Le Dolomiti continuano a far sentire la loro voce. Dopo i recenti crolli dalla Croda Marcora, che hanno sollevato nubi di polvere e messo in ginocchio la viabilità tra San Vito di Cadore e Cortina, adesso anche il Monte Pelmo lancia nuovi segnali di instabilità. Nel pomeriggio di ieri (27 luglio) attorno alle 15, un distacco roccioso ha interessato il versante nord del Pelmo, nel territorio di Selva di Cadore. Il boato è stato avvertito anche a valle, seguito da una nube di polvere visibile a distanza. Alcuni escursionisti presenti lungo i sentieri della Val Fiorentina hanno dato l’allarme. Fortunatamente, il crollo è avvenuto in una zona lontana dai percorsi frequentati e non si registrano feriti né danni a strutture.

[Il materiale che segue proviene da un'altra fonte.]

<file path="src/hw/rtl/tvm_pkg.sv">
// shared types and constants for the time value of money unit
package tvm_pkg;

	localparam logic [2:0] OP_FV   = 3'd0;
	localparam logic [2:0] OP_PV   = 3'd1;
	localparam logic [2:0] OP_APV  = 3'd2;
	localparam logic [2:0] OP_AFV  = 3'd3;
	localparam logic [2:0] OP_BOND = 3'd4;

	localparam logic [62:0] VAL_MAX = {63{1'b1}};
	localparam logic [33:0] DUR_MAX = {34{1'b1}};
	localparam logic [63:0] ONE_Q32 = 64'h1_0000_0000;

	typedef struct packed {
		logic [2:0]  req_type;
		logic [39:0] amount;
		logic [23:0] rate;
		logic [23:0] coupon_rate;
		logic [9:0]  periods;
	} req_t;

	typedef struct packed {
		logic [62:0] value;
		logic [33:0] duration;
		logic        overflow;
	} rsp_t;

	// multiply request: floor(a*b / 2^shift)
	typedef struct packed {
		logic [63:0] a;
		logic [63:0] b;
		logic [5:0]  shift;
	} mul_req_t;

	typedef struct packed {
		logic [63:0] res;
		logic        sat;
	} mul_rsp_t;

endpackage

</file>
<file path="src/hw/rtl/tvm_mul.sv">
// 64x64 multiplier built from one 32x32 product per cycle, with shift and saturation
module tvm_mul (
	input  logic              clk,
	input  logic              arst_n,
	input  logic              start,
	input  tvm_pkg::mul_req_t req,
	output logic              done,
	output tvm_pkg::mul_rsp_t rsp
);
	import tvm_pkg::*;

	logic [63:0]  a_q, b_q;
	logic [5:0]   s_q;
	logic [127:0] acc_q;
	logic [1:0]   cnt_q;
	logic         busy_q;
	logic         done_q;
	logic [31:0]  a_half, b_half;
	logic [63:0]  pp;
	logic [127:0] pp_sh;
	logic [127:0] acc_sh;

	assign a_half = cnt_q[1] ? a_q[63:32] : a_q[31:0];
	assign b_half = cnt_q[0] ? b_q[63:32] : b_q[31:0];
	assign pp     = 64'(a_half) * 64'(b_half);

	always_comb begin
		case ({1'b0, cnt_q[1]} + {1'b0, cnt_q[0]})
			2'd0:    pp_sh = {64'd0, pp};
			2'd1:    pp_sh = {32'd0, pp, 32'd0};
			default: pp_sh = {pp, 64'd0};
		endcase
	end

	always_ff @(posedge clk or negedge arst_n) begin
		if (!arst_n) begin
			busy_q <= 1'b0;
			done_q <= 1'b0;
			cnt_q  <= '0;
		end else begin
			done_q <= 1'b0;
			if (start) begin
				busy_q <= 1'b1;
				cnt_q  <= '0;
			end else if (busy_q) begin
				cnt_q <= cnt_q + 2'd1;
				if (cnt_q == 2'd3) begin
					busy_q <= 1'b0;
					done_q <= 1'b1;
				end
			end
		end
	end

	always_ff @(posedge clk) begin
		if (start) begin
			a_q   <= req.a;
			b_q   <= req.b;
			s_q   <= req.shift;
			acc_q <= '0;
		end else if (busy_q) begin
			acc_q <= acc_q + pp_sh;
		end
	end

	assign acc_sh  = acc_q >> s_q;
	assign done    = done_q;
	assign rsp.sat = (acc_sh[127:64] != 64'd0);
	assign rsp.res = rsp.sat ? {64{1'b1}} : acc_sh[63:0];

endmodule

</file>
<file path="config.mk">
export PLATFORM = sky130hd
export DESIGN_NAME = tvm_mul
export DESIGN_NICKNAME = d
export VERILOG_FILES = /design/src/hw/rtl/tvm_pkg.sv /design/src/hw/rtl/tvm_mul.sv
export SDC_FILE = /design/constraint.sdc
export NUM_CORES = 2
export LEC_CHECK = 0
export ABC_AREA = 1
export BUFFER_PORTS_ARGS = -buffer_cell sky130_fd_sc_hd__buf_2
export CAP_MARGIN = 10
export CORE_ASPECT_RATIO = 1.4
export CORE_UTILIZATION = 52
export CTS_CLUSTER_DIAMETER = 40
export DETAILED_ROUTE_END_ITERATION = 6
export PLACE_DENSITY = 0.69
export SLEW_MARGIN = 30
export SYNTH_ARGS = -nofsm -noshare
export SYNTH_HDL_FRONTEND = slang
export SYNTH_SLANG_ARGS = --single-unit
</file>
<file path="constraint.sdc">
create_clock -name clk -period 24.1 [get_ports clk]
set_input_delay 3.615 -clock clk [delete_from_list [all_inputs] [get_ports clk]]
set_output_delay 3.615 -clock clk [all_outputs]
set_load 0.01 [all_outputs]
</file>
==> impl_results.md, run 1 <==
- Global-route usage over all layers: 0.648
- Ports: 203
- Stop err: [ERROR GRT-0116] Global routing finished with congestion. Check the congestion regions in the DRC Viewer.
- Syn nets: 10500
- Post-synthesis cell type count: 45
- Post-synthesis mux area share: 0.00936
- Synth Area in Simple Gates: 0.261
- Share of the synthesized area in the top cell type: 0.290
- Status: stopped before the end
- Async set-reset flop share out of synthesis: 0.0150
- Ranking of synthesized cells by area: fa_1 (29%), nand2_1 (12%), inv_1 (10%), ha_1 (7.9%), nor2_1 (7.6%)
- Syn. warnings: 0
- CTS Hold Bufs: 0
- Remaining Overflow, GRT: 846
- Post-Synth Adder-Cell Area: 0.369
- Synth Register Bits: 266
- RePlAce Congestion: 1.24
- Number of synthesized flops with an enable pin: 134
- Die Ht: 411 um
- Syn avg cell area: 6.87 um2
- Initial core utilization: 0.525
- Clock buffer count from CTS: 54
- Clk buf depth: 3
- First-pass GRT wire length: 574 mm
- Vias in the first global route: 74900
- Synth area leader: fa_1
- Clock Tree Root: clkbuf_16
- Pre-CTS worst setup slack: 12.06 ns
- Port bufs: 202
- Die width: 294 um
- CTS resizes: 0
- Halt Stage: global routing (5_1_grt)
- Ys flop type: edfxtp_1
- Post-Syn Instances: 9030
- Compound-Gate Fraction of Synth Area: 0.111
- Post-CTS setup buffer count: 0
- # rows: 149
- Post-DP HPWL: 261 mm
- Sequential area share after synthesis: 0.108
- Combinational family with the most area after synthesis: adder cells
- Largest net degree at the start of global routing: 119
- Post-synthesis xor/xnor area fraction: 0.0144
- CTS H-tree depth: 2
- Post-Syn Area: 0.0620 mm2
- Clock Sinks: 266
## synth_stat cells (4+ instances only)
library cell,instances
nor2_1,1249
edfxtp_1,134
mux2i_1,58
clkbuf_1,251
xnor2_1,42
buf_6,7
nor4_1,10
and2_1,4
xor2_1,60
o21ai_0,631
buf_2,53
o32ai_1,6
dfxtp_1,128
a31oi_1,18
nand4_1,29
clkinv_1,33
or2_2,87
a21boi_0,5
o211ai_1,54
a21oi_1,365
nor3_1,50
inv_2,5
ha_1,392
buf_1,46
buf_4,11
dfrtp_1,4
nand3b_1,50
o21a_1,4
nand2_1,1951
a21o_1,35
o21ai_1,58
o21bai_1,41
o22ai_1,45
a22oi_1,7
fa_1,897
nand3_1,542
inv_1,1653
## per-stage QoR
step,std cells,area (um2)
after floorplan,9030,62000
after global placement,10600,64600
after detailed placement,10600,64700
after CTS,10700,66500
## layer usage
layer  track usage  GRT overflow
met1         0.633            12
met2         0.891           517
met3         0.415            21
met4         0.654           288
met5         0.128             8
## logic make-up after synthesis
group | Yosys count
fa+ha+maj | 1289
buf+inv | 2059
xor+xnor | 102
compound gates | 1278
simple gates | 3978
flops | 266
mux | 58
==> run 2: changes to the inputs <==
--- a/config.mk
+++ b/config.mk
@@ -8,11 +8,9 @@
 export ABC_AREA = 1
 export BUFFER_PORTS_ARGS = -buffer_cell sky130_fd_sc_hd__buf_2
 export CAP_MARGIN = 10
-export CORE_ASPECT_RATIO = 1.4
-export CORE_UTILIZATION = 52
-export CTS_CLUSTER_DIAMETER = 40
+export CORE_UTILIZATION = 37
 export DETAILED_ROUTE_END_ITERATION = 6
-export PLACE_DENSITY = 0.69
+export PLACE_DENSITY_LB_ADDON = 0.15
 export SLEW_MARGIN = 30
 export SYNTH_ARGS = -nofsm -noshare
 export SYNTH_HDL_FRONTEND = slang
==> run 2 against run 1 <==
Compared with the run above: the flow now finishes, with violations (DRC); synthesized area stayed put; synthesized cell count stayed put.
==> impl_results.md, run 2 <==
- Syn avg cell area: 6.87 um2 (unchanged)
- Initial antenna violation count: 9
- Syn. warnings: 0 (unchanged)
- Largest regs: acc_q: 128 flops, a_q: 64 flops, b_q: 64 flops
- CTS H-tree depth: 2 (unchanged)
- Fin cells: 11300
- CP dominant cell by count: inv_1
- Layout cells sized above 1: 0.0620
- Vias in the first global route: 63300
- First-pass GRT wire length: 445 mm
- Count leader, synth: nand2_1
- Fillers: 17800
- Tcrit/Tclk final: 0.532
- Synth Register Bits: 266 (unchanged)
- Worst Clk Skew: 0.0841 ns
- Syn nets: 10500 (unchanged)
- Post-Syn Instances: 9030 (unchanged)
- Initial DRT Pass Iterations: 7
- Required @ worst endpoint: 24.63 ns
- CP Class: reg2reg
- Status: complete, but fails checks
- Crit path DAT: 13.36 ns
- RR Endpoint: acc_q[72]
- Post-synth top cells: nand2_1 (1951), inv_1 (1653), nor2_1 (1249), fa_1 (897), o21ai_0 (631)
- Worst path slowest cell: xnor2_1
- Nets: 10500
- Post-CTS setup buffer count: 0 (unchanged)
- CP peak stage delay: 0.73 ns
- CTS resizes: 0 (unchanged)
- # rows: 149 (unchanged)
- Largest net degree at the start of global routing: 105
- Die Area: 0.169 mm2
- Global-route usage over all layers: 0.367
- Min Clock Period, post-route: 12.83 ns
- CP Launch Type: flop
- Clk buf depth: 3 (unchanged)
- Die Ht: 411 um (+0.19%)
- Number of synthesized flops with an enable pin: 134 (unchanged)
- Clock Tree Root: clkbuf_16
- DR WL/cell: 27.6 um
- Dpl cell area: 0.0656 mm2 (+1.4%)
- R2r setup slk: 11.27 ns
- DRC: 1
- Reg2Reg Depth: 42
- Fin. Hold Viols: 0
- Slew headroom: 0.238
- Share of the synthesized area in the top cell type: 0.290 (unchanged)
- Initial core utilization: 0.374 (-0.151)
- Hold WC Path Type: reg2reg
- RePlAce Congestion: 1.09 (-12%)
- Ranking of synthesized cells by area: fa_1 (29%), nand2_1 (12%), inv_1 (10%), ha_1 (7.9%), nor2_1 (7.6%)
- Port bufs: 202 (unchanged)
- RSZ-0062 raised after global routing: false
- Hold path startpoint: acc_q[0]
- Slew @ Worst Pin: 1.14 ns
- Post-Syn Area: 0.0620 mm2 (unchanged)
- Hold Slack: 0.485 ns
- Hold path depth: 2
- Critical path capture point type: flop
- Crit-path max FO: 26
- Ys flop type: edfxtp_1
- CTS Hold Bufs: 0 (unchanged)
- Ports: 203 (unchanged)
- Slew Limit Fails: 0
- Clock latency on the worst-skew pair: 0.69 ns
- Post-DP HPWL: 262 mm (+0.40%)
- Max Cap Viol: 0
- WL final: 311 mm
- Reg2reg start: cnt_q[0]
- Endpoint, Worst Hold: acc_q[0]
- Finished Cell Area: 0.0670 mm2
- Post-synthesis cell type count: 45 (unchanged)
- CTS tree: done
- Clock Sinks: 266 (unchanged)
- Max FFs per register: 128
- Setup TNS: 0 ns
- Sequential area share after synthesis: 0.108 (unchanged)
- Core Region: 0.166 mm2
- Vias per cell: 5.48
- Failing checks: DRC
- Achievable Freq: 0.0779 GHz
- Remaining Overflow, GRT: 0
- Async set-reset flop share out of synthesis: 0.0150 (unchanged)
- Reg with most FFs: acc_q
- Post-route ant nets: 0
- DP Cell Count: 11200 (+5.9%)
- Final setup vio count: 0
- Via count: 61800
- Area growth, synth to finish: 8.10%
- Most frequent cells in the layout: nand2_1 (1949), inv_1 (1651), nor2_1 (1248), fa_1 (897), o21ai_0 (603)
- DR iter-0 viols: 5681
- Clock buffer count from CTS: 41 (-24%)
- Synth area leader: fa_1
- Die width: 411 um (+40%)
- Leading cell type in the layout, fill and taps excluded: nand2_1
- Clk pin slew, worst setup/hold paths: 0.07 ns
## run 2: cell counts after synthesis
Identical to the previous run, type by type.
## run 2: layout make-up
| class | instances | area, um2 | area share |
|---|---|---|---|
| well taps | 2189 | 2740 | 0.0409 |
| multi-input cells | 6705 | 47700 | 0.712 |
| clock buffers | 51 | 1120 | 0.0167 |
| flip-flops and latches | 266 | 6690 | 0.0998 |
| diodes | 6 | 15.0 | 0.000224 |
| clock inverters | 22 | 230 | 0.00343 |
| repair buffers | 344 | 2170 | 0.0324 |
| inverters | 1691 | 6350 | 0.0948 |
## run 2: logic make-up (layout without fill, tap and decap cells)
kind of cell,after synthesis,count (layout),synth area share
AND/OR/NAND/NOR,3978,3978,0.261
buffers and inverters,2059,2108,0.127
adder cells (fa/ha/maj),1289,1289,0.369
AO/OA/AOI/OAI,1278,1278,0.111
flip-flops,266,266,0.108
XOR/XNOR,102,102,0.0144
multiplexers,58,58,0.00936
other,0,6,0
## run 2: how the worst max path moves through the flow
| stage | slack, ns | from | to |
|---|---|---|---|
| after floorplan | 15.09 | cnt_q[0] | acc_q[107] |
| after global placement | 11.42 | cnt_q[1] | acc_q[93] |
| after detailed placement | 11.55 | cnt_q[1] | acc_q[125] |
| after CTS | 11.50 | cnt_q[0] | acc_q[125] |
| after global routing | 10.83 | cnt_q[1] | acc_q[125] |
| final | 11.27 | cnt_q[0] | acc_q[72] |
## run 2: stage by stage
stage          worst slack, ns  utilization
6_report                 11.27        0.404
5_1_grt                  10.83        0.404
4_1_cts                  11.50        0.404
3_5_place_dp             11.55        0.396
3_3_place_gp             11.42        0.395
2_1_floorplan            15.09            -
## run 2: layer usage
| metal | vias to the layer above | track usage | share of wire |
|---|---|---|---|
| li1 | 28000 | - | - |
| met5 | - | 0 | 0 |
| met3 | 696 | 0.0545 | 0.068 |
| met4 | 0 | 0.259 | 0.084 |
| met2 | 2617 | 0.611 | 0.47 |
| met1 | 30500 | 0.434 | 0.38 |
## run 2: worst max-delay path: cells and delay by family (launching register included)
| kind | cells | cell delay (ns) |
|---|---|---|
| adder cells (fa/ha/maj) | 10 | 4.71 |
| AND/OR/NAND/NOR | 14 | 2.91 |
| buffers and inverters | 12 | 2.56 |
| AO/OA/AOI/OAI | 5 | 1.32 |
| XOR/XNOR | 1 | 0.73 |
| flip-flops | 1 | 0.36 |
Power of run 2 is not shown: default switching activity piles up to over one toggle a cycle in this logic, so the estimate is an artifact.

Secondo le prime ricostruzioni, si sarebbe staccato un pinnacolo roccioso poco sotto la cima, con il materiale franato che si è fermato sulla piattaforma naturale sotto la vetta, senza raggiungere il ghiaione che porta al Rifugio Venezia. «La nube si è dissolta in pochi minuti, ma l’impatto emotivo è stato forte», spiega Mario Fiorentini, gestore del Rifugio Città di Fiume, ricordando come episodi simili si siano già verificati in passato.
Il Soccorso Alpino è intervenuto per monitorare l’area e valutare eventuali rischi residui. Il distacco sul Pelmo, a pochi giorni dai crolli sulla Croda Marcora, riaccende l’attenzione sulla fragilità delle pareti dolomitiche, messe sotto pressione da fattori climatici e geologici.